= ACTIVITY =
For the entries that follow, tally the lines holding the string "growth". Give the total and nothing else.

Stored items
====
**src/rtl/ext_pkg.sv**
```systemverilog
// Shared immediate-extension mode encoding, imported by decode and the extender.
package ext_pkg;

   typedef logic [1:0] ext_mode_t;

   localparam ext_mode_t EXT_ZERO   = 2'b00;
   localparam ext_mode_t EXT_SIGN   = 2'b01;
   localparam ext_mode_t EXT_HIGH   = 2'b10;
   localparam ext_mode_t EXT_BRANCH = 2'b11;

endpackage

```
**src/rtl/ext_core.sv**
```systemverilog
// Pure combinational immediate extender: zero, sign, high-placed or branch offset.
module ext_core
   import ext_pkg::*;
#(
   parameter int IN_W     = 16,
   parameter int OUT_W    = 32,
   parameter int BR_SHIFT = 2
) (
   input  logic [IN_W-1:0]  in_data,
   input  logic [1:0]       mode,
   output logic [OUT_W-1:0] ext_data
);

   logic signed [OUT_W-1:0] sext;

   always_comb begin
      sext     = {{(OUT_W-IN_W){in_data[IN_W-1]}}, in_data};
      ext_data = '0;
      case (ext_mode_t'(mode))
         EXT_ZERO:   ext_data = {{(OUT_W-IN_W){1'b0}}, in_data};
         EXT_SIGN:   ext_data = sext;
         EXT_HIGH:   ext_data = {in_data, {(OUT_W-IN_W){1'b0}}};
         // Bits shifted past the MSB simply fall off the fixed-width result.
         EXT_BRANCH: ext_data = sext <<< BR_SHIFT;
         default:    ext_data = '0;
      endcase
   end

endmodule

```
**src/rtl/ext_pipe.sv**
```systemverilog
// Pipelined immediate extender behind a valid/ready handshake with a 2-entry skid buffer.
module ext_pipe
   import ext_pkg::*;
#(
   parameter int IN_W     = 16,
   parameter int OUT_W    = 32,
   parameter int BR_SHIFT = 2,
   parameter int TAG_W    = 5
) (
   input  logic             clk,
   input  logic             rst_n,
   input  logic             in_valid,
   output logic             in_ready,
   input  logic [IN_W-1:0]  in_data,
   input  logic [1:0]       in_mode,
   input  logic [TAG_W-1:0] in_tag,
   output logic             out_valid,
   input  logic             out_ready,
   output logic [OUT_W-1:0] out_data,
   output logic [TAG_W-1:0] out_tag
);

   logic [OUT_W-1:0] ext_data_p0;

   logic             main_valid;
   logic [OUT_W-1:0] main_data;
   logic [TAG_W-1:0] main_tag;
   logic             skid_valid;
   logic [OUT_W-1:0] skid_data;
   logic [TAG_W-1:0] skid_tag;

   logic in_fire;
   logic out_fire;

   ext_core #(
      .IN_W    (IN_W),
      .OUT_W   (OUT_W),
      .BR_SHIFT(BR_SHIFT)
   ) u_core (
      .in_data (in_data),
      .mode    (in_mode),
      .ext_data(ext_data_p0)
   );

   // in_ready depends only on registered state, never on out_ready.
   assign in_ready  = !skid_valid;
   assign in_fire   = in_valid && in_ready;
   assign out_fire  = main_valid && out_ready;
   assign out_valid = main_valid;
   assign out_data  = main_data;
   assign out_tag   = main_tag;

   // Stage boundary: extended operand registered into main/skid entries.
   always_ff @(posedge clk or negedge rst_n) begin
      if (!rst_n) begin
         main_valid <= 1'b0;
         main_data  <= '0;
         main_tag   <= '0;
         skid_valid <= 1'b0;
         skid_data  <= '0;
         skid_tag   <= '0;
      end else if (skid_valid) begin
         if (out_fire) begin
            main_data  <= skid_data;
            main_tag   <= skid_tag;
            skid_valid <= 1'b0;
         end
      end else if (!main_valid || out_fire) begin
         main_valid <= in_fire;
         if (in_fire) begin
            main_data <= ext_data_p0;
            main_tag  <= in_tag;
         end
      end else if (in_fire) begin
         skid_valid <= 1'b1;
         skid_data  <= ext_data_p0;
         skid_tag   <= in_tag;
      end
   end

endmodule

```
**config.mk**
```make
export PLATFORM = sky130hd
export DESIGN_NAME = ext_pipe
export DESIGN_NICKNAME = d
export VERILOG_FILES = /design/src/rtl/ext_pkg.sv /design/src/rtl/ext_core.sv /design/src/rtl/ext_pipe.sv
export SDC_FILE = /design/constraint.sdc
export NUM_CORES = 1
export LEC_CHECK = 0
export CAP_MARGIN = 25
export CORE_MARGIN = 1
export CORE_UTILIZATION = 45
export DETAILED_ROUTE_END_ITERATION = 7
export PLACE_DENSITY = 0.73
export SYNTH_ARGS = -nofsm -noshare
export SYNTH_HDL_FRONTEND = slang
export SYNTH_SLANG_ARGS = --single-unit
```
**constraint.sdc**
```tcl
create_clock -name clk -period 1.6 [get_ports clk]
set_input_delay 0.24 -clock clk [delete_from_list [all_inputs] [get_ports clk]]
set_output_delay 0.24 -clock clk [all_outputs]
set_load 0.02 [all_outputs]
```
==> summary.md, run 1 <==
| Metric | Value |
|---|---|
| Core Region | 7850 um^2 |
| Adder and majority gate portion of the synthesized area | 0% |
| Status | completed |
| Largest net degree at the start of global routing | 44 |
| Clk root buf | clkbuf_8 |
| Syn Inst Count | 390 |
| CP cell instances | clkdlybuf4s50_1 |
| Internal power | 5.77 mW |
| # setup viols final | 0 |
| Crit-path max FO | 2 |
| Maximum clock frequency | 640 MHz |
| Worst Skew | 0.00779 ns |
| Vias | 3252 |
| TritonRoute pass-1 iters | 4 |
| Required @ worst endpoint | 1.36 ns |
| Area share of and/or/nand/nor cells after synthesis | 12.9% |
| DRC violations left | 0 |
| IO buf count | 65 |
| TritonCTS buffer count | 9 |
| Maximum VDD drop | 1.07 mV |
| Logic pwr share | 47.5% |
| Gpl congestion | 0.794 |
| Clock sink count | 76 |
| Fillers | 674 |
| Fin crit period | 1.56 ns |
| Crit-path max cell delay | 0.61 ns |
| Mux share of post-synthesis cell area | 4.74% |
| Hold Crit Class | primary input to async pin |
| Worst slew pin tran | 0.475 ns |
| Area growth from synthesis to layout | 32.7% |
| Site Rows | 32 |
| RSZ-0062 raised after global routing | no |
| Switch share | 38.8% |
| Sw Pwr | 3.65 mW |
| Placed Cells incl. Taps | 557 |
| First-iteration detailed-routing DRC count | 225 |
| H-tree levels | 3 |
| Register Area | 1900 um^2 |
| Synth unique cells | 25 |
| Leading post-synthesis cells by cell area | dfrtp_1 51%, o31ai_1 11%, a211oi_1 5.4%, nand2_1 5.1%, o21ai_0 4.7% |
| Antenna cell count | 0 |
| Overall power | 9.43 mW |
| Area leader, netlist | dfrtp_1 |
| Synth Area in XOR/XNOR | 0% |
| Post-synthesis register bit count | 76 |
| Gr ovfl total | 0 |
| Die X | 92.9 um |
| Share of the synthesized area in the top cell type | 51.1% |
| ANT nets after route | 0 |
| Pwr/cell area | 1910 nW/um^2 |
| Post-DP HPWL | 6400 um |
| Fin cells | 574 |
| Seq/Total Area, Yosys | 51.1% |
| Clock latency reported for the late side of the worst-skew pair | 0.35 ns |
| Vias per inst | 5.67 |
| Family with the most delay on the worst path | buffers and inverters |
| Syn Area/Cell | 9.54 um^2 |
| Largest family of logic cells by synthesized area | compound AO/OA/AOI/OAI gates |
| Syn Std Cell Area | 3720 um^2 |
| Synth warn | 0 |
| Final net count | 494 |
| First-pass GRT wire length | 16000 um |
| Die height | 92.9 um |
| Multi-input logic area | 1670 um^2 |
| Max cap viols | 0 |
| Crit path DAT | 1.32 ns |
| Vias in the first global route | 3285 |
| Post-CTS Setup Inserts | 0 |
| Initial Util | 47.4% |
| Die area | 8640 um^2 |
| Max transition margin | 68.4% |
| Share of cells above drive strength 1 | 16.5% |
| TritonCTS clock tree | yes |
| Antenna violations before repair | 0 |
| Post-synthesis compound-gate area fraction | 26.3% |
| Net Count, Synth | 417 |
| IO Pins | 66 |
| Total GRT Usage | 24.0% |
| WL final | 9660 um |
| Reg power frac | 35.4% |
| Fin. max-slew vios | 0 |
| Final Cycle Share | 97.7% |
| Clk network pwr share | 17.1% |
| Slowest-stage cell, CP | clkdlybuf4s50_1 |
| Final Hold Fails | 0 |
| Drt wl/cell | 16.8 um |
| Buf/Inv on CP | 1 |
| Lkg Pwr | 2.28 nW |
| Clock transition at path regs | 0.08 ns |
| Worst Setup Path Type | register to output port |
| Startpoint types | register |
| Endpoint class of the critical path | output port |
| Max Buffers Root-to-Sink | 2 |
flip-flops by register name (all words and copies together), names as in the netlist:
register    flops
skid_tag        5
out_valid       1
skid_data      32
out_data       32
out_tag         5
skid_valid      1
routing by layer:
layer,vias up,part of all wire [%],track usage [%]
met4,0,1.5,9.36
met5,-,0,0
met2,108,49,40.0
met3,13,6.5,5.50
li1,1562,-,-
met1,1569,42,30.4
repair_timing:
item                                    in CTS  in global routing
endpoints found under the hold margin       33                  0
hold buffers                                 1                  0
endpoints found under the setup margin       6                 23
resized for setup                            6                 17
cells by family after synthesis:
kind of cell	Yosys count
compound gates	151
flops	76
buf+inv	40
simple gates	108
mux	15
worst paths after layout:
| path | from | to | slack [ns] | cells after the start |
|---|---|---|---|---|
| max | out_data[15]$_DFFE_PN0P_ | out_data[15] | 0.04 | 1 |
| min | rst_n | out_data[18]$_DFFE_PN0P_ | 0.39 | 2 |
| max reg2reg | skid_valid$_DFF_PN0_ | out_data[0]$_DFFE_PN0P_ | 0.05 | 4 |
| min reg2reg | skid_tag[4]$_DFFE_PN0P_ | skid_tag[4]$_DFFE_PN0P_ | 0.48 | 2 |
| max in group asynchronous | rst_n | skid_data[10]$_DFFE_PN0P_ | 0.65 | 3 |
| min in group clk | in_tag[1] | skid_tag[1]$_DFFE_PN0P_ | 0.44 | 3 |
synth_stat cells:
cell type   n
o31ai_1    56
a21oi_1    29
a22o_1      1
buf_1       2
buf_4       1
a211oi_1   27
nor2_1     31
mux2_2     13
and2_1      2
mux2_4      2
buf_2       1
nand2b_1    3
inv_1       1
nand2_1    51
nor2b_1    17
a221oi_1    2
nand4bb_1   1
and3_1      1
o31a_1      1
buf_6       4
dfrtp_1    76
nor4bb_1    1
o21ai_0    35
or3_1       1
clkbuf_1   31
power groups by stage:
stage | Clock, mW | Sequential (mW) | Combinational, mW
after floorplan | 0 | 3.83 | 2.29
after global placement | 0 | 3.35 | 4.37
after detailed placement | 0 | 3.38 | 4.49
after CTS | 1.64 | 3.35 | 4.47
after global routing | 1.73 | 3.45 | 4.88
final | 1.62 | 3.34 | 4.47
through the flow:
stage	setup slack [ns]	hold WS [ns]	TNS, ns	cell area [um^2]	utilization (%)
2_1_floorplan	-0.0650	-0.0556	-0.130	3730	-
3_5_place_dp	-0.275	0.242	-11.31	4670	59.5
5_1_grt	0.00387	0.422	0	4940	62.9
3_3_place_gp	-0.255	0.234	-10.21	4670	59.5
4_1_cts	0.00366	0.402	0	4890	62.3
6_report	0.0370	0.392	0	4940	62.9
cell type report:
type,count,area share (%)
clock buffer,12,2.94
clock inverter,4,1.47
inverter,1,0.0760
multi-input combinational,274,33.8
sequential,76,38.5
tap,102,2.58
timing repair buffer,105,20.6
cells in the final DEF (no fill, tap or decap), types with 10 or more instances in the layout:
cell type        netlist  final
a211oi_1              27     27
a21oi_1               29     29
buf_4                  1     36
clkbuf_8               0     10
clkdlybuf4s50_1        0     46
dfrtp_1               76     75
dlymetal6s2s_1         0     12
mux2_2                13     13
nand2_1               51     51
nor2_1                31     30
nor2b_1               17     14
o21ai_0               35     35
o31ai_1               56     54
(Power assumes the default switching activity.)
==> inputs of run 2 (changes only) <==
--- a/config.mk
+++ b/config.mk
@@ -7,3 +7,3 @@
 export LEC_CHECK = 0
-export CAP_MARGIN = 25
+export CAP_MARGIN = 20
 export CORE_MARGIN = 1
==> constraint.sdc (replaced) <==
create_clock -name clk -period 1.6 [get_ports clk]
set_input_delay 0.48 -clock clk [delete_from_list [all_inputs] [get_ports clk]]
set_output_delay 0.48 -clock clk [all_outputs]
set_load 0.02 [all_outputs]
==> run 2 against run 1 <==
Against the previous run:
- largest cell class unchanged
- die area is the same
- register-to-register slack worse by 0.02 ns
- critical path type unchanged
- core utilization rose by 1.0 points
- first-iteration DRC count is 16% higher
- power decreased by 1.9%
==> summary.md, run 2 (synthesis gave the netlist of run 1 again) <==
| Metric | Value |
|---|---|
| Most frequent cells in the layout | 74 x dfrtp_1, 51 x o31ai_1, 51 x nand2_1, 51 x buf_4, 39 x dlygate4sd2_1 |
| Post-DP HPWL | 6660 um (+4.1%) |
| H-tree levels | 3 (unchanged) |
| Clock sink count | 76 (unchanged) |
| Vias in the first global route | 3362 (+2.3%) |
| Gr ovfl total | 0 (unchanged) |
| WL final | 9810 um (+1.5%) |
| IO Pins | 66 (unchanged) |
| Vias per inst | 5.73 (+1.2%) |
| TritonCTS buffer count | 9 (unchanged) |
| TritonCTS clock tree | yes |
| Initial Util | 47.4% (unchanged) |
| Worst Skew | 0.0123 ns (+0.00451 ns) |
| Worst Setup Path Type | register to output port |
| Endpoint class of the critical path | output port |
| Startpoint types | register |
| Family with the most delay on the worst path | flip-flops |
| First-pass GRT wire length | 16500 um (+2.8%) |
| Antenna cell count | 0 (unchanged) |
| First-iteration detailed-routing DRC count | 260 (+16%) |
| Grt peak-use layer | met2 |
| Largest net degree at the start of global routing | 31 (-30%) |
| Hold Crit Class | primary input to async pin |
| Vias | 3387 (+4.2%) |
| Fin crit period | 1.57 ns (+0.00637 ns) |
| Placed Cells incl. Taps | 572 (+2.7%) |
| Buf/Inv on CP | 1 (unchanged) |
| Required @ worst endpoint | 1.12 ns (-0.24 ns) |
| Slowest-stage cell, CP | dfrtp_1 |
| Crit-path max FO | 2 (unchanged) |
| Die X | 92.9 um (unchanged) |
| Drt wl/cell | 16.6 um (-1.4%) |
| DRC violations left | 0 (unchanged) |
| TritonRoute pass-1 iters | 4 (unchanged) |
| Share of cells above drive strength 1 | 21.1% (+4.5 points) |
| Maximum VDD drop | 1.28 mV (+20%) |
| Final Hold Fails | 0 (unchanged) |
| Lkg Pwr | 2.30 nW (+1.0%) |
| Max Buffers Root-to-Sink | 2 (unchanged) |
| Antenna violations before repair | 0 (unchanged) |
| Grt met2 use | 42.6% (+2.6 points) |
| CP cell instances | dlygate4sd2_1 |
| Gpl congestion | 0.799 (+0.66%) |
| Hold_buf cts | 0 (-1) |
| Commonest non-fill, non-tap cell in the layout | dfrtp_1 |
| Final Cycle Share | 98.1% (+0.40 points) |
| Crit-path max cell delay | 0.42 ns (-0.19 ns) |
| Die height | 92.9 um (unchanged) |
| Core Region | 7850 um^2 (unchanged) |
| Max cap viols | 0 (unchanged) |
| Clock transition at path regs | 0.09 ns (about the same) |
| ANT nets after route | 0 (unchanged) |
| Worst slew pin tran | 0.456 ns (-0.0182 ns) |
| Final net count | 511 (+3.4%) |
| Fin. max-slew vios | 0 (unchanged) |
| Crit path DAT | 1.09 ns (-0.23 ns) |
| IO buf count | 65 (unchanged) |
| Clock latency reported for the late side of the worst-skew pair | 0.34 ns (about the same) |
| Total GRT Usage | 24.7% (+0.66 points) |
| Met3 GRT Util | 4.52% (-0.99 points) |
| Area growth from synthesis to layout | 34.8% |
| RSZ-0062 raised after global routing | yes |
| Fin worst setup slack | 0.0307 ns (-0.00637 ns) |
| WHS | 0.0836 ns (-0.308 ns) |
| Met1 Track Usage GR | 30.7% (+0.35 points) |
| Site Rows | 32 (unchanged) |
| Maximum clock frequency | 637 MHz (-0.41%) |
| Die area | 8640 um^2 (unchanged) |
| Fin cells | 591 (+3.0%) |
| Status | completed |
| Max transition margin | 69.6% (+1.2 points) |
| Place WS | -0.539 ns (-0.264 ns) |
| Pwr/cell area | 1840 nW/um^2 (-3.4%) |
| # setup viols final | 0 (unchanged) |
| Clk root buf | clkbuf_8 |
| Overall power | 9.25 mW (-1.9%) |
[run 2: cell types whose count changed in the layout (fill, tap and decap cells not counted), moves of 2 or more]
| cell | previous run | this run |
|---|---|---|
| o31ai_1 | 54 | 51 |
| dlygate4sd2_1 | 5 | 39 |
| dlymetal6s2s_1 | 12 | 0 |
| buf_6 | 1 | 3 |
| clkdlybuf4s50_1 | 46 | 21 |
| o31ai_2 | 2 | 5 |
| buf_4 | 36 | 51 |
| clkdlybuf4s15_1 | 1 | 3 |
| clkbuf_1 | 2 | 0 |
[run 2: worst paths after layout]
kind	startpoint	end	slack, ns	cells past startpoint
setup / recovery	out_data[13]$_DFFE_PN0P_	out_data[13]	0.03	1
hold / removal	rst_n	skid_data[4]$_DFFE_PN0P_	0.08	1
setup reg to reg	skid_valid$_DFF_PN0_	out_data[1]$_DFFE_PN0P_	0.03	4
hold reg to reg	skid_tag[2]$_DFFE_PN0P_	skid_tag[2]$_DFFE_PN0P_	0.47	2
max in group asynchronous	rst_n	out_data[24]$_DFFE_PN0P_	1.05	2
min in group clk	skid_tag[2]$_DFFE_PN0P_	skid_tag[2]$_DFFE_PN0P_	0.47	2
[run 2: power breakdown]
part	switching [mW]	internal [mW]
logic	2.52	1.89
clock network	0.732	0.760
registers	0.508	2.85
total	3.76	5.50
[run 2: routing by layer]
metal  vias up  wire [um]
li1       1600          -
met1      1688       4160
met2        90       5110
met3         9        414
met4         0        123
met5         -          0
[run 2: area by class of cell]
| type | count | area, um^2 |
|---|---|---|
| fill | 673 | 2830 |
| sequential | 76 | 1900 |
| multi-input combinational | 274 | 1700 |
| timing repair buffer | 122 | 1080 |
| clock buffer | 10 | 138 |
| tap | 102 | 128 |
| clock inverter | 6 | 63.8 |
| inverter | 1 | 3.75 |
[run 2: through the flow]
| step | setup TNS [ns] | utilization [%] | cell area, um^2 |
|---|---|---|---|
| detailed placement | -30.16 | 60.9 | 4780 |
| floorplan | -0.130 | - | 3730 |
| global placement | -28.01 | 60.9 | 4780 |
| finish | 0 | 63.9 | 5020 |
| CTS | 0 | 63.4 | 4980 |
| global route | -0.0185 | 63.9 | 5020 |
[run 2: what timing repair did]
item,CTS,global route
endpoints found under the hold margin,0,0
buffers inserted,2,1
resized for setup,55,8
endpoints found under the setup margin,98,34
==> patch: new RTL, settings of run 2 <==
`IN_W` is set to 16 in 2 places; all go to 12.
--- a/src/rtl/ext_core.sv
+++ b/src/rtl/ext_core.sv
@@ -2,7 +2,7 @@
 module ext_core
    import ext_pkg::*;
 #(
-   parameter int IN_W     = 16,
+   parameter int IN_W     = 12,
    parameter int OUT_W    = 32,
    parameter int BR_SHIFT = 2
 ) (
--- a/src/rtl/ext_pipe.sv
+++ b/src/rtl/ext_pipe.sv
@@ -2,7 +2,7 @@
 module ext_pipe
    import ext_pkg::*;
 #(
-   parameter int IN_W     = 16,
+   parameter int IN_W     = 12,
    parameter int OUT_W    = 32,
    parameter int BR_SHIFT = 2,
    parameter int TAG_W    = 5
Ports: changed (resized in_data); port bits go from 66 to 62. The function was not compared with the original's and may differ.
==> patch against run 2 <==
- sequential cell count fell by 12
- setup slack improved by 14 ps
- power fell by 14%
- final area fell by 18%
- sequential power fell by 16%
- synthesized cell count fell by 19%
- largest cell class unchanged
- wire length fell by 18%
- synthesized area fell by 17%
==> patch: results (changes against run 2) <==
[outcome]
status=complete, no violations  ; unchanged

[critical_path]
crit_path_max_incr_delay_ps=410
crit_slowest_cell=dfrtp_1  ; unchanged
cp_max_fo=3  ; was 2
r2r-start=skid_valid$_DFF_PN0_  ; unchanged
startpoint=out_data[27]$_DFFE_PN0P_  ; was out_data[13]$_DFFE_PN0P_
worst-endpoint-arrival_ps=1080
cp_top_family=flip-flops  ; unchanged

[detailed_routing]
finalWirelength_mm=8.086  ; was 9.806 mm
drtIter0Drc=153  ; was 260
first_pass_iters=8  ; was 4
viasPerCell=5.908  ; was 5.731

[synthesis]
synth_nets=339  ; was 417
synth-adder-area-share_pct=0  ; unchanged
synth_area_leaders=dfrtp_1 52%, o21ai_0 6.8%, a21oi_1 6.0%, nand2_1 5.9%, a32oi_1 3.4%  ; was dfrtp_1 51%, o31ai_1 11%, a211oi_1 5.4%, nand2_1 5.1%, o21ai_0 4.7%
synthFlopType=dfrtp_1  ; unchanged
synthArstFlopShare_pct=100.0  ; unchanged
yosys-top-cells-count=64 x dfrtp_1, 48 x nand2_1, 42 x o21ai_0, 37 x a21oi_1, 13 x buf_2  ; was 76 x dfrtp_1, 56 x o31ai_1, 51 x nand2_1, 35 x o21ai_0
synth_compound_area_share_pct=26.06  ; was 26.29%
synthXorXnorAreaFrac_pct=0  ; unchanged
yosysWarnings=0  ; unchanged
synth-seq-area-share_pct=52.03  ; was 51.11%
synth_mux_area_share_pct=3.049  ; was 4.741%
synthDistinctLibCells=32  ; was 25

[min_path]
hp-class=input pin to asynchronous set/reset pin  ; unchanged

[cells_and_area]
drive_above_1_share_pct=17.18  ; was 21.06%
diodes=0  ; unchanged
nNetsFinal=408  ; was 511

[timing]
drv_slew=0  ; unchanged
slew_headroom_pct=76.87  ; was 69.58%
fin_skew_ps=8.397  ; was 12.30 ps

[clock_tree]
clk_path_buf_depth=2  ; unchanged
cts-htree-levels=3  ; unchanged
clock_latency_ps=330
root_buffer=clkbuf_8  ; unchanged
clkTransAtPathRegs_ps=70  ; was 90 ps
cts_inserted_buffers=9  ; unchanged

[grt]
grt_pass1_vias=2699  ; was 3362
grt_antenna_before_repair=0  ; unchanged
grt_max_degree=65  ; was 31
grt.total_usage_pct=24.35  ; was 24.71%
grt_first_pass_wirelength_mm=13.61  ; was 16.50 mm

[power]
ir_drop_mv=0.9392  ; was 1.278 mV
power.leakage_nw=1.819  ; was 2.302 nW
power_density_nw_per_um2=1923  ; was 1844 nW/µm²

[place]
gp_congestion=0.8170  ; was 0.7990
hpwlAfterDp_mm=5.423  ; was 6.656 mm
io_buffers=61  ; was 65
dpl_worst_slack_ps=-557.8  ; was -538.9 ps

[patch: final cells by class]
class	instances	area, µm²
Clock buffer	14	182.7
Fill cell	555	2328
Clock inverter	2	35.03
Timing Repair Buffer	90	899.6
Sequential cell	64	1603
Tap cell	77	96.34
Multi-Input combinational cell	218	1306
Inverter	2	7.507
[patch: final timing paths]
check | slack, ps | cells past startpoint | endpoint
setup / recovery | 40 | 1 | out_data[27]
hold / removal | 130 | 2 | skid_data[8]$_DFFE_PN0P_
setup reg to reg | 80 | 4 | out_data[1]$_DFFE_PN0P_
hold reg to reg | 480 | 2 | skid_tag[0]$_DFFE_PN0P_
max in group asynchronous | 1150 | 2 | out_data[19]$_DFFE_PN0P_
min in group clk | 480 | 2 | skid_tag[0]$_DFFE_PN0P_
[patch: cells by family after synthesis]
kind of cell,count (synthesis)
flip-flops,64
AND/OR/NAND/NOR,78
AO/OA/AOI/OAI,131
buffers and inverters,34
multiplexers,9
[patch: through the flow]
| step | std cells | TNS, ps | area [µm²] |
|---|---|---|---|
| finish | 467 | 0 | 4130 |
| CTS | 466 | 0 | 4111 |
| floorplan | 316 | 0 | 3078 |
| global placement | 449 | -21920 | 3908 |
| detailed placement | 449 | -24020 | 3908 |
| global route | 467 | -10.78 | 4130 |
[patch: metal layers]
layer	vias to the layer above	part of all wire, %	wire length, µm	GRT usage (%)
met5	-	0	0	0
met4	0	0.90	73	8.475
met3	8	7.3	592	4.326
met2	138	48	3868	38.80
met1	1324	44	3551	33.72
li1	1289	-	-	-
[patch: where the power goes]
| part | switching [W] | total [W] | internal [W] |
|---|---|---|---|
| sequential | 0.000475 | 0.00280 | 0.00233 |
| combinational | 0.00205 | 0.00366 | 0.00161 |
| clock | 0.000595 | 0.00148 | 0.000889 |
====
= TASK RESPONSE =
2